File: src/rtl/rsa_mont_const.sv
`timescale 1ns/1ps
// ---------------------------------------------------------------------------
// rsa_mont_const
//
// Montgomery constant generator: computes const_out = 2^(2*WIDTH) mod p
// (R^2 mod P with R = 2^WIDTH) by 2*WIDTH shift-and-conditional-subtract
// steps starting from r = 1. Sits between the P register and the RSA unit's
// Const input.
//
// Ports:
//   clk        rising-edge clock
//   rst        synchronous, active-high reset
//   ena        clock enable; when low every register holds (a pending done too)
//   start      request; sampled only in IDLE with ena=1
//   p          modulus, sampled on the accepting edge
//   busy       computation in progress
//   done       one-enabled-cycle completion strobe (success or error)
//   err        last request had an even modulus or a modulus <= 1
//   const_out  R^2 mod p, meaningful only while valid=1
//   valid      const_out holds the result for the last accepted p
//
// Request protocol: start is a level sampled on an enabled edge while the FSM
// is idle; there is no ready, and starts seen while busy (including the
// completing edge) are dropped, not queued. done pulses for one enabled cycle;
// consumers qualify it with ena. A new start may be issued in the done cycle.
// ---------------------------------------------------------------------------
module rsa_mont_const #(
    parameter int WIDTH = 8
) (
    input  logic             clk,
    input  logic             rst,
    input  logic             ena,
    input  logic             start,
    input  logic [WIDTH-1:0] p,
    output logic             busy,
    output logic             done,
    output logic             err,
    output logic [WIDTH-1:0] const_out,
    output logic             valid
);

    localparam int ITERS = 2 * WIDTH;
    localparam int CW    = (ITERS > 1) ? $clog2(ITERS) : 1;
    localparam logic [CW-1:0] LAST = CW'(ITERS - 1);

    typedef enum logic {
        IDLE = 1'b0,
        ITER = 1'b1
    } state_t;

    state_t           state;
    logic [WIDTH-1:0] p_q;
    logic [WIDTH-1:0] r;
    logic [CW-1:0]    cnt;
    // An invalid modulus is reported one edge after it is seen, so the error
    // done lands in the cycle after edge k+1 while the FSM stays idle.
    logic             bad_pend;

    logic             p_ok;
    logic [WIDTH:0]   t;
    logic [WIDTH:0]   p_ext;
    logic [WIDTH:0]   r_step;

    // Odd and not 1 is the same as odd and >= 3.
    assign p_ok = p[0] && (p != WIDTH'(1));

    // r < p_q always holds, so 2r < 2*p_q and a single subtraction keeps the
    // result below p_q; t needs one extra bit to hold 2r.
    always_comb begin
        t      = {r, 1'b0};
        p_ext  = {1'b0, p_q};
        r_step = t;
        if (t >= p_ext) begin
            r_step = t - p_ext;
        end
    end

    always_ff @(posedge clk) begin
        if (rst) begin
            state     <= IDLE;
            p_q       <= '0;
            r         <= '0;
            cnt       <= '0;
            bad_pend  <= 1'b0;
            busy      <= 1'b0;
            done      <= 1'b0;
            err       <= 1'b0;
            valid     <= 1'b0;
            const_out <= '0;
        end else if (ena) begin
            done <= 1'b0;
            case (state)
                IDLE: begin
                    if (bad_pend) begin
                        bad_pend  <= 1'b0;
                        done      <= 1'b1;
                        err       <= 1'b1;
                        valid     <= 1'b0;
                        const_out <= '0;
                    end else if (start) begin
                        if (p_ok) begin
                            p_q   <= p;
                            r     <= WIDTH'(1);
                            cnt   <= '0;
                            valid <= 1'b0;
                            err   <= 1'b0;
                            busy  <= 1'b1;
                            state <= ITER;
                        end else begin
                            bad_pend <= 1'b1;
                        end
                    end
                end
                ITER: begin
                    r   <= r_step[WIDTH-1:0];
                    cnt <= cnt + 1'b1;
                    if (cnt == LAST) begin
                        const_out <= r_step[WIDTH-1:0];
                        valid     <= 1'b1;
                        done      <= 1'b1;
                        err       <= 1'b0;
                        busy      <= 1'b0;
                        cnt       <= '0;
                        state     <= IDLE;
                    end
                end
                default: state <= IDLE;
            endcase
        end
    end

endmodule

File: config.mk
export PLATFORM = sky130hd
export DESIGN_NAME = rsa_mont_const
export DESIGN_NICKNAME = d
export VERILOG_FILES = /design/src/rtl/rsa_mont_const.sv
export SDC_FILE = /design/constraint.sdc
export NUM_CORES = 1
export LEC_CHECK = 0
export CAP_MARGIN = 20
export CORE_MARGIN = 5
export CORE_UTILIZATION = 55
export DETAILED_ROUTE_END_ITERATION = 10
export GPL_ROUTABILITY_DRIVEN = 0
export PLACE_DENSITY_LB_ADDON = 0.15
export SETUP_SLACK_MARGIN = 0.4
export SYNTH_ARGS = -nofsm -noshare
export SYNTH_HDL_FRONTEND = slang
export SYNTH_SLANG_ARGS = --single-unit
File: constraint.sdc
create_clock -name clk -period 3.8 [get_ports clk]
set_clock_uncertainty 0.1 [all_clocks]
set_input_delay 0.95 -clock clk [delete_from_list [all_inputs] [get_ports clk]]
set_output_delay 0.95 -clock clk [all_outputs]
set_load 0.05 [all_outputs]
==> results.ini, run 1 <==
[final_layout]
fill_cells=296
drive_gt1_frac=0.07317
final_common_cell=dfxtp_1
mostFrequentLayoutCells=dfxtp_1 (34), clkdlybuf4s50_1 (23), nand2_1 (19), nor2_1 (18), a21oi_1 (18)
antennaDiodeCount=0
syn2layout_area_growth_pct=18.89
nets=267

[power]
power.density_nw_per_um2=347.1
ir_worst_vdd_uv=213.8
power_frac_seq=0.494
p_int_uw=516.4
p_comb_frac=0.219
pwr-share-clk=0.286
leakagePower_nw=0.8233
switchingPower_uw=238.1
netSwitchingFraction=0.3156
p_total_uw=754.4

[run]
drv_cap=0

[critical_path]
crit_slowest_cell=clkdlybuf4s50_1
crit_family=buffers and inverters
cp_num_buf_inv=2
endpoint_kind=flop
path_max_fanout=11
critPathKind=in -> reg
worstPathRequired_ns=3.93
critical_path.max_stage_delay_ns=0.71
cp.arrival_ns=2.75
crit_path_start_kind=input port
path_cells=clkdlybuf4s50_1, inv_1, nor4_1, nand2_2, mux2i_1, nor2_1

[route]
wirelength_um=4060
antenna_left=0
vias_per_cell=5.695
dr.first_iter.drc_count=129
vias=1663
drtPass1Iterations=4
drc_errors=0
route.detailed.wl_per_inst_um=13.90

[hold_path]
hp-class=reg -> reg

[placement]
io_buffers=23
hpwl_um=3078

[grt]
grt_pass1_wl_um=6996
grt_overflow=0
grt_max_degree=23
grt_pass1_vias=1588
antenna_found_initial=0
globalRouteTotalUtil=0.2050

[synth]
syn_area_um2=1828
yosysUniqueCellTypes=44
synth_seq_area_share=0.3723
yosys_warnings=0
ys_ff_latch=34
synth_area_per_cell_um2=8.385
netlist_instances=218
synth_edf_count=0
synth_nets=240
synth-async-reset-ratio=0
synth_flop_cell=dfxtp_1

[clocking]
cts_made_buffers=5
root_buffer=clkbuf_4
clk_latency_ns=0.33
cts_resized=0
cts_tree=yes
htreeDepth=2
cts_sinks=34
cts_setup_buffers=0
max-clock-path-buffers=2
clkTransAtPathRegs_ns=0.11
cts_hold_buffers=0

[timing]
worst_slew_margin_rel=0.5729
rsz0062_at_grt=no
finalHoldViolations=0
post-route-min-period_ns=2.622
drv_slew=0
fin_crit_sh=0.6901
clock.fmax_mhz=381.3
finalSetupViolCount=0
fin_setup_tns_ns=0
worst_pin_slew_ns=0.6395

[floorplanning]
die_y_um=67.65
pin_count=24
dieWidth_um=67.65
die-area_um2=4577
num_rows=21
start_util=0.5566
core_area_um2=3284

[outcome]
status=complete, no violations

## path summary, 6_finish.rpt
path | start | to | slack (ns) | depth (start not counted)
worst max register to register | p_q[6] | r[1] | 1.51 | 6
worst min-delay path | const_out[4] | const_out[4] | 0.36 | 2
worst max-delay path | ena | p_q[4] | 1.18 | 6
worst min register to register | const_out[4] | const_out[4] | 0.36 | 2
## state kept, by name (all words and copies together) (netlist names)
name,count
const_out,8
p_q,8
cnt,4
busy,1
bad_pend,1
valid,1
r,8
err,1
done,1
state,1
## final cells by class
cell class | instances | area [um2] | share of cell area
multi-input cells | 166 | 1077 | 0.4957
repair buffers | 25 | 245.2 | 0.1128
clock buffers | 6 | 51.30 | 0.02360
clock inverters | 2 | 12.51 | 0.005757
inverters | 13 | 48.80 | 0.02245
flip-flops and latches | 34 | 680.7 | 0.3132
well taps | 46 | 57.56 | 0.02648
## layer usage
| metal | up-vias | global-route usage | wire length (um) |
|---|---|---|---|
| met5 | - | 0 | 0 |
| met4 | 0 | 0.07595 | 71 |
| met3 | 7 | 0.05158 | 143 |
| met2 | 31 | 0.3475 | 1979 |
| met1 | 761 | 0.2477 | 1866 |
| li1 | 864 | - | - |
## per-stage QoR
step	area [um2]	instances	worst slack (ns)	hold WS [ns]	util
global placement	2110	284	0.8637	0.3389	0.6423
global route	2173	292	0.9369	0.3845	0.6617
detailed placement	2110	284	0.8282	0.3438	0.6423
floorplan	1828	218	1.550	0.3363	-
finish	2173	292	1.178	0.3594	0.6617
CTS	2173	292	1.168	0.3618	0.6617
## worst reg2reg max path: stages (launching register included)
cell,delay [ns]
dfxtp_1,0.38
inv_1,0.06
ha_1,0.37
a21o_1,0.22
a211oi_2,0.59
nand3_1,0.20
a32o_1,0.28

[Task description]:
Return only the lines from the beginning of the material up to and including the line with "IDLE with ena=1", exactly as written.

[Answer for the task]:
File: src/rtl/rsa_mont_const.sv
`timescale 1ns/1ps
// ---------------------------------------------------------------------------
// rsa_mont_const
//
// Montgomery constant generator: computes const_out = 2^(2*WIDTH) mod p
// (R^2 mod P with R = 2^WIDTH) by 2*WIDTH shift-and-conditional-subtract
// steps starting from r = 1. Sits between the P register and the RSA unit's
// Const input.
//
// Ports:
//   clk        rising-edge clock
//   rst        synchronous, active-high reset
//   ena        clock enable; when low every register holds (a pending done too)
//   start      request; sampled only in IDLE with ena=1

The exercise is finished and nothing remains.